今、急増している大人の果物アレルギー。ある日いきなり発症し、命に関わることもあるから注意が必要です。どんな人がなりやすいのか、専門医に聞きました――。
「大人の食物アレルギー疾患は、10年前と比べたら間違いなく増えています。なかでも、受診に来られる患者さんの原因食物で多いのが果物と野菜。次に小麦、甲殻類です。とくに女性の患者さんの“果物アレルギー”は多いですね」
このように語るのは、食物アレルギーに詳しい、国立病院機構相模原病院・臨床研究センターの福冨友馬医師。
“りんごを食べたら急に喉がかゆくなった”“ももを食べたら唇がどんどん腫れてきた”……。これまで果物を食べても何ともなかったのに、突然このような食物アレルギーを発症する大人たちが、近年急増しているという。

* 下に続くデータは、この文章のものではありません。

[src/rtl/flit_out_arb.sv]
// Credit-based round-robin arbiter for one outgoing flit link.
// Ports: clk, rst_n, bus (slave: req_vld/req_flit/req_ack, flit_out/_wr, credits, lock).
module flit_out_arb #(
  parameter int N   = 4,
  parameter int B   = 4,
  parameter int FW  = 59,
  parameter int FTW = 3
) (
  input  logic           clk,
  input  logic           rst_n,
  flit_out_arb_if.slave  bus
);

  localparam int IW = (N > 1) ? $clog2(N) : 1;
  localparam logic [B:0] MAXC = (B+1)'(1 << B);
  localparam logic [FTW-1:0] T_DATA = FTW'(1);

  typedef enum logic {UNLOCKED, LOCKED} state_t;

  state_t          state, state_n;
  logic [IW-1:0]   owner, owner_n;
  logic [IW-1:0]   ptr, ptr_n;
  logic [B:0]      cnt;
  logic            err;
  logic [FW-1:0]   fo;
  logic            fo_wr;

  logic [N-1:0]    elig;
  logic            pick_vld;
  logic [IW-1:0]   pick;
  logic [IW-1:0]   j;
  logic            grant;
  logic [FW-1:0]   gflit;
  logic            is_data;

  function automatic logic [IW-1:0] inc(input logic [IW-1:0] g);
    return (32'(g) == N-1) ? '0 : g + IW'(1);
  endfunction

  always_comb begin
    elig = bus.req_vld;
    if (state == LOCKED)
      elig = bus.req_vld & (N'(1) << owner);
  end

  // Scan from lowest priority to highest so the
  // first eligible slot after ptr wins last.
  always_comb begin
    pick_vld = 1'b0;
    pick     = '0;
    j        = '0;
    for (int k = N-1; k >= 0; k--) begin
      j = IW'((32'(ptr) + k) % N);
      if (elig[j]) begin
        pick_vld = 1'b1;
        pick     = j;
      end
    end
  end

  assign grant   = rst_n && pick_vld && (cnt != '0);
  assign gflit   = bus.req_flit[pick*FW +: FW];
  assign is_data = gflit[FW-1 -: FTW] == T_DATA;

  assign bus.req_ack = grant ? (N'(1) << pick) : '0;

  always_comb begin
    state_n = state;
    owner_n = owner;
    ptr_n   = ptr;
    if (grant) begin
      unique case (state)
        UNLOCKED: begin
          if (is_data) begin
            state_n = LOCKED;
            owner_n = pick;
          end else begin
            ptr_n = inc(pick);
          end
        end
        LOCKED: begin
          if (!is_data) begin
            state_n = UNLOCKED;
            ptr_n   = inc(owner);
          end
        end
        default: state_n = UNLOCKED;
      endcase
    end
  end

  always_ff @(posedge clk or negedge rst_n) begin
    if (!rst_n) begin
      state <= UNLOCKED;
      owner <= '0;
      ptr   <= '0;
    end else begin
      state <= state_n;
      owner <= owner_n;
      ptr   <= ptr_n;
    end
  end

  always_ff @(posedge clk or negedge rst_n) begin
    if (!rst_n) begin
      cnt <= MAXC;
      err <= 1'b0;
    end else begin
      unique case ({grant, bus.credit_in})
        2'b10: cnt <= cnt - 1'b1;
        2'b01: begin
          if (cnt == MAXC) err <= 1'b1;
          else             cnt <= cnt + 1'b1;
        end
        default: cnt <= cnt;
      endcase
    end
  end

  always_ff @(posedge clk or negedge rst_n) begin
    if (!rst_n) begin
      fo    <= '0;
      fo_wr <= 1'b0;
    end else begin
      fo_wr <= grant;
      if (grant) fo <= gflit;
    end
  end

  assign bus.flit_out    = fo;
  assign bus.flit_out_wr = fo_wr;
  assign bus.credit_cnt  = cnt;
  assign bus.locked      = (state == LOCKED);
  assign bus.credit_err  = err;

endmodule
$ cat src/rtl/uart_frame_accumulator.sv
// Collects strobed UART bytes into a frame buffer and delivers frames on CR or 0xBE 0xEF termination.
// Optional build macro UART_ACC_CHECKSUM_EN: last stored byte is an XOR checksum, verified and stripped.
module uart_frame_accumulator #(
    parameter int unsigned  MAX_BYTES = 128,
    parameter int unsigned  TIMEOUT   = 2000,
    parameter logic [7:0]   TERM_CR   = 8'h0D,
    parameter logic [7:0]   TERM_HI   = 8'hBE,
    parameter logic [7:0]   TERM_LO   = 8'hEF,
    localparam int unsigned SIZE_W    = $clog2(MAX_BYTES + 1)
) (
    input  logic                   clk,
    input  logic                   reset_n,
    input  logic [7:0]             in_data,
    input  logic                   in_valid,
    input  logic                   mode,
    input  logic                   soft_clear,
    output logic [8*MAX_BYTES-1:0] out_data,
    output logic [SIZE_W-1:0]      out_size,
    output logic                   out_valid,
    output logic                   busy,
    output logic                   error,
    output logic [2:0]             error_code
);

    localparam int unsigned BUF_W  = 8 * MAX_BYTES;
    localparam int unsigned IDLE_W = $clog2(TIMEOUT + 1);

    localparam logic [2:0] ERR_NONE     = 3'd0;
    localparam logic [2:0] ERR_TIMEOUT  = 3'd1;
    localparam logic [2:0] ERR_OVERFLOW = 3'd2;
    localparam logic [2:0] ERR_BAD_TERM = 3'd3;
    localparam logic [2:0] ERR_CHECKSUM = 3'd4;

    typedef enum logic [1:0] {
        S_IDLE    = 2'd0,
        S_COLLECT = 2'd1,
        S_TERM2   = 2'd2
    } state_t;

    state_t              r_state;
    state_t              w_state_next;
    logic                r_in_valid_d;
    logic [BUF_W-1:0]    r_buf;
    logic [SIZE_W-1:0]   r_count;
    logic                r_mode;
    logic [IDLE_W-1:0]   r_idle_cnt;

    logic                w_accept;
    logic                w_term_in;
    logic                w_term_frame;
    logic                w_timeout;
    logic                w_store;
    logic                w_start;
    logic                w_finish;
    logic                w_complete;
    logic                w_fault;
    logic [2:0]          w_fault_code;
    logic                w_csum_ok;
    logic [BUF_W-1:0]    w_frame_data;
    logic [SIZE_W-1:0]   w_frame_size;

    assign w_accept     = in_valid & ~r_in_valid_d;
    assign w_term_in    = mode   ? (in_data == TERM_CR) : (in_data == TERM_HI);
    assign w_term_frame = r_mode ? (in_data == TERM_CR) : (in_data == TERM_HI);
    assign w_timeout    = (r_idle_cnt == IDLE_W'(TIMEOUT - 1));

`ifdef UART_ACC_CHECKSUM_EN
    logic [7:0] r_xor;

    assign w_csum_ok = (r_xor == 8'h00);

    // Delivered frame drops the trailing checksum byte.
    always_comb begin
        w_frame_data = r_buf;
        w_frame_size = r_count - SIZE_W'(1);
        for (int i = 0; i < MAX_BYTES; i++) begin
            if (r_count == SIZE_W'(i + 1)) begin
                w_frame_data[8*i +: 8] = 8'h00;
            end
        end
    end

    always_ff @(posedge clk or negedge reset_n) begin
        if (!reset_n) begin
            r_xor <= 8'h00;
        end else if (soft_clear || w_complete || w_fault) begin
            r_xor <= 8'h00;
        end else if (w_store) begin
            r_xor <= r_xor ^ in_data;
        end
    end
`else
    assign w_csum_ok = 1'b1;

    always_comb begin
        w_frame_data = r_buf;
        w_frame_size = r_count;
    end
`endif

    always_ff @(posedge clk or negedge reset_n) begin
        if (!reset_n) begin
            r_state <= S_IDLE;
        end else begin
            r_state <= w_state_next;
        end
    end

    // Next-state and per-edge action decode; soft_clear overrides any byte or timeout.
    always_comb begin
        w_state_next = r_state;
        w_start      = 1'b0;
        w_store      = 1'b0;
        w_finish     = 1'b0;
        w_complete   = 1'b0;
        w_fault      = 1'b0;
        w_fault_code = ERR_NONE;

        if (soft_clear) begin
            w_state_next = S_IDLE;
        end else begin
            case (r_state)
                S_IDLE: begin
                    if (w_accept && !w_term_in) begin
                        w_start      = 1'b1;
                        w_store      = 1'b1;
                        w_state_next = S_COLLECT;
                    end
                end
                S_COLLECT: begin
                    if (w_accept) begin
                        if (w_term_frame) begin
                            if (r_mode) begin
                                w_finish = 1'b1;
                            end else begin
                                w_state_next = S_TERM2;
                            end
                        end else if (r_count < SIZE_W'(MAX_BYTES)) begin
                            w_store = 1'b1;
                        end else begin
                            w_fault      = 1'b1;
                            w_fault_code = ERR_OVERFLOW;
                        end
                    end else if (w_timeout) begin
                        w_fault      = 1'b1;
                        w_fault_code = ERR_TIMEOUT;
                    end
                end
                S_TERM2: begin
                    if (w_accept) begin
                        if (in_data == TERM_LO) begin
                            w_finish = 1'b1;
                        end else begin
                            w_fault      = 1'b1;
                            w_fault_code = ERR_BAD_TERM;
                        end
                    end else if (w_timeout) begin
                        w_fault      = 1'b1;
                        w_fault_code = ERR_TIMEOUT;
                    end
                end
                default: begin
                    w_state_next = S_IDLE;
                end
            endcase

            if (w_finish) begin
                if (w_csum_ok) begin
                    w_complete = 1'b1;
                end else begin
                    w_fault      = 1'b1;
                    w_fault_code = ERR_CHECKSUM;
                end
            end
            if (w_finish || w_fault) begin
                w_state_next = S_IDLE;
            end
        end
    end

    // Frame buffer, idle timer and registered outputs.
    always_ff @(posedge clk or negedge reset_n) begin
        if (!reset_n) begin
            r_in_valid_d <= 1'b0;
            r_buf        <= '0;
            r_count      <= '0;
            r_mode       <= 1'b0;
            r_idle_cnt   <= '0;
            out_data     <= '0;
            out_size     <= '0;
            out_valid    <= 1'b0;
            busy         <= 1'b0;
            error        <= 1'b0;
            error_code   <= ERR_NONE;
        end else begin
            r_in_valid_d <= in_valid;
            out_valid    <= 1'b0;
            error        <= 1'b0;
            busy         <= (w_state_next != S_IDLE);

            if (r_state == S_IDLE || w_accept) begin
                r_idle_cnt <= '0;
            end else begin
                r_idle_cnt <= r_idle_cnt + IDLE_W'(1);
            end

            if (soft_clear) begin
                r_buf      <= '0;
                r_count    <= '0;
                error_code <= ERR_NONE;
            end else begin
                if (w_start) begin
                    r_mode     <= mode;
                    error_code <= ERR_NONE;
                end
                if (w_store) begin
                    for (int i = 0; i < MAX_BYTES; i++) begin
                        if (r_count == SIZE_W'(i)) begin
                            r_buf[8*i +: 8] <= in_data;
                        end
                    end
                    r_count <= r_count + SIZE_W'(1);
                end
                if (w_complete) begin
                    out_data  <= w_frame_data;
                    out_size  <= w_frame_size;
                    out_valid <= 1'b1;
                end
                if (w_complete || w_fault) begin
                    r_buf   <= '0;
                    r_count <= '0;
                end
                if (w_fault) begin
                    error      <= 1'b1;
                    error_code <= w_fault_code;
                end
            end
        end
    end

endmodule
File: src/rtl/branch_sequencer_if.sv
// Handshake and control-strobe bundle between the branch sequencer and its datapath.
// The master side drives start/ready/IR/bus and observes the strobes.
interface branch_sequencer_if #(
  parameter int unsigned DATA_WIDTH = 32
);
  logic                  start;
  logic                  mem_ready;
  logic [DATA_WIDTH-1:0] ir;
  logic [DATA_WIDTH-1:0] bus_data;

  logic                  pc_out;
  logic                  mar_in;
  logic                  inc_pc;
  logic                  z_in;
  logic                  zlow_out;
  logic                  pc_in;
  logic                  read;
  logic                  mdr_in;
  logic                  mdr_out;
  logic                  ir_in;
  logic                  grb;
  logic                  rout;
  logic                  y_in;
  logic                  c_out;
  logic [4:0]            alu_op;
  logic                  con_ff;
  logic                  busy;
  logic                  done;
  logic                  illegal;

  modport master (
    output start, mem_ready, ir, bus_data,
    input  pc_out, mar_in, inc_pc, z_in, zlow_out, pc_in, read, mdr_in,
           mdr_out, ir_in, grb, rout, y_in, c_out, alu_op, con_ff, busy,
           done, illegal
  );

  modport slave (
    input  start, mem_ready, ir, bus_data,
    output pc_out, mar_in, inc_pc, z_in, zlow_out, pc_in, read, mdr_in,
           mdr_out, ir_in, grb, rout, y_in, c_out, alu_op, con_ff, busy,
           done, illegal
  );
endinterface
[src/rtl/polar_pkg.sv]
// Shared polar-code definitions: default code parameters, encoder state encoding,
// and the info-bit to u-vector mapping that the decoder also uses for bit extraction.
package polar_pkg;

  localparam int MAX_N = 1024;

  localparam int                DEF_N           = 8;
  localparam int                DEF_LOGN        = 3;
  localparam logic [DEF_N-1:0]  DEF_FROZEN_MASK = 8'h17;

  typedef enum logic [1:0] {
    IDLE,
    ENC,
    DONE
  } state_e;

  function automatic int count_frozen(input logic [MAX_N-1:0] mask, input int n);
    int cnt;
    cnt = 0;
    for (int i = 0; i < MAX_N; i++) begin
      if (i < n && mask[i]) cnt++;
    end
    return cnt;
  endfunction

  // info[0] lands on the lowest unfrozen index, info[1] on the next, and so on.
  function automatic logic [MAX_N-1:0] map_info(input logic [MAX_N-1:0] info,
                                                input logic [MAX_N-1:0] mask,
                                                input int               n);
    logic [MAX_N-1:0] u;
    int               k;
    u = '0;
    k = 0;
    for (int i = 0; i < MAX_N; i++) begin
      if (i < n && !mask[i]) begin
        u[i] = info[k];
        k++;
      end
    end
    return u;
  endfunction

endpackage
$ cat src/flat_wrapper.sv
// flat-port wrapper written by rule: the top's interface ports become plain ports
module bin_to_bcd_seq_flat 
#(
  parameter int IN_WIDTH = 14
)
  (CLOCK_IN, reset, bus_bin_in, bus_bin_valid, bus_bin_ready, bus_bcd_out, bus_bcd_valid, bus_overflow);
  bin_to_bcd_seq_if #(.IN_WIDTH(IN_WIDTH)) bus_i ();
  input  logic CLOCK_IN;
  input  logic reset;
  input wire logic [$bits(bus_i.bin_in)-1:0] bus_bin_in;
  input wire logic [$bits(bus_i.bin_valid)-1:0] bus_bin_valid;
  output wire logic [$bits(bus_i.bin_ready)-1:0] bus_bin_ready;
  output wire logic [$bits(bus_i.bcd_out)-1:0] bus_bcd_out;
  output wire logic [$bits(bus_i.bcd_valid)-1:0] bus_bcd_valid;
  output wire logic [$bits(bus_i.overflow)-1:0] bus_overflow;
  assign bus_i.bin_in = bus_bin_in;
  assign bus_i.bin_valid = bus_bin_valid;
  assign bus_bin_ready = bus_i.bin_ready;
  assign bus_bcd_out = bus_i.bcd_out;
  assign bus_bcd_valid = bus_i.bcd_valid;
  assign bus_overflow = bus_i.overflow;
  bin_to_bcd_seq #(.IN_WIDTH(IN_WIDTH)) u_core (.CLOCK_IN(CLOCK_IN), .reset(reset), .bus(bus_i));
endmodule
$ cat config.mk
export PLATFORM = sky130hd
export DESIGN_NAME = bin_to_bcd_seq_flat
export DESIGN_NICKNAME = d
export VERILOG_FILES = /design/src/rtl/bin_to_bcd_seq_if.sv /design/src/rtl/bin_to_bcd_seq.sv /design/src/flat_wrapper.sv
export SDC_FILE = /design/constraint.sdc
export NUM_CORES = 1
export LEC_CHECK = 0
export ABC_AREA = 1
export CAP_MARGIN = 25
export CORE_MARGIN = 3
export CORE_UTILIZATION = 50
export CTS_CLUSTER_SIZE = 28
export DETAILED_ROUTE_END_ITERATION = 8
export GPL_TIMING_DRIVEN = 0
export PLACE_DENSITY = 0.78
export SYNTH_ARGS = -nofsm -noshare
export SYNTH_HDL_FRONTEND = slang
export SYNTH_SLANG_ARGS = --single-unit
$ cat constraint.sdc
create_clock -name CLOCK_IN -period 2 [get_ports CLOCK_IN]
set_input_delay 0.2 -clock CLOCK_IN [delete_from_list [all_inputs] [get_ports CLOCK_IN]]
set_output_delay 0.2 -clock CLOCK_IN [all_outputs]
set_load 0.02 [all_outputs]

なかでも果物アレルギーが多いというのは、一体なぜなのか?
「原因のほとんどが花粉症です。果物や野菜には、花粉症の原因となるアレルゲンと構造が似ているアレルゲンが存在します。ヒトの免疫細胞は、構造が似ているアレルゲンを区別できません。そのため、花粉症の人が果物や野菜を食べると、アレルギー反応を起こす場合があります。特に“カバノキ科”の花粉は、りんごやももなどバラ科の果物のアレルゲンと構造が似ているのでカバノキ科花粉症の人は注意が必要です」(福冨医師・以下同)
花粉症といえば、一般的にスギやヒノキを連想しがちだが、あまり耳慣れないカバノキ科の花粉症の患者も、じつは多いのだという。
カバノキ科の植物として有名なのは、ハンノキ、オオバヤシャブシ、シラカンバなど。ハンノキは、公園や緑地、湿地帯などでよく見られる樹木。オオバヤシャブシは、温暖な地方の造成地に広く植栽され、シラカンバは、北海道や東北地方などに多く自生している。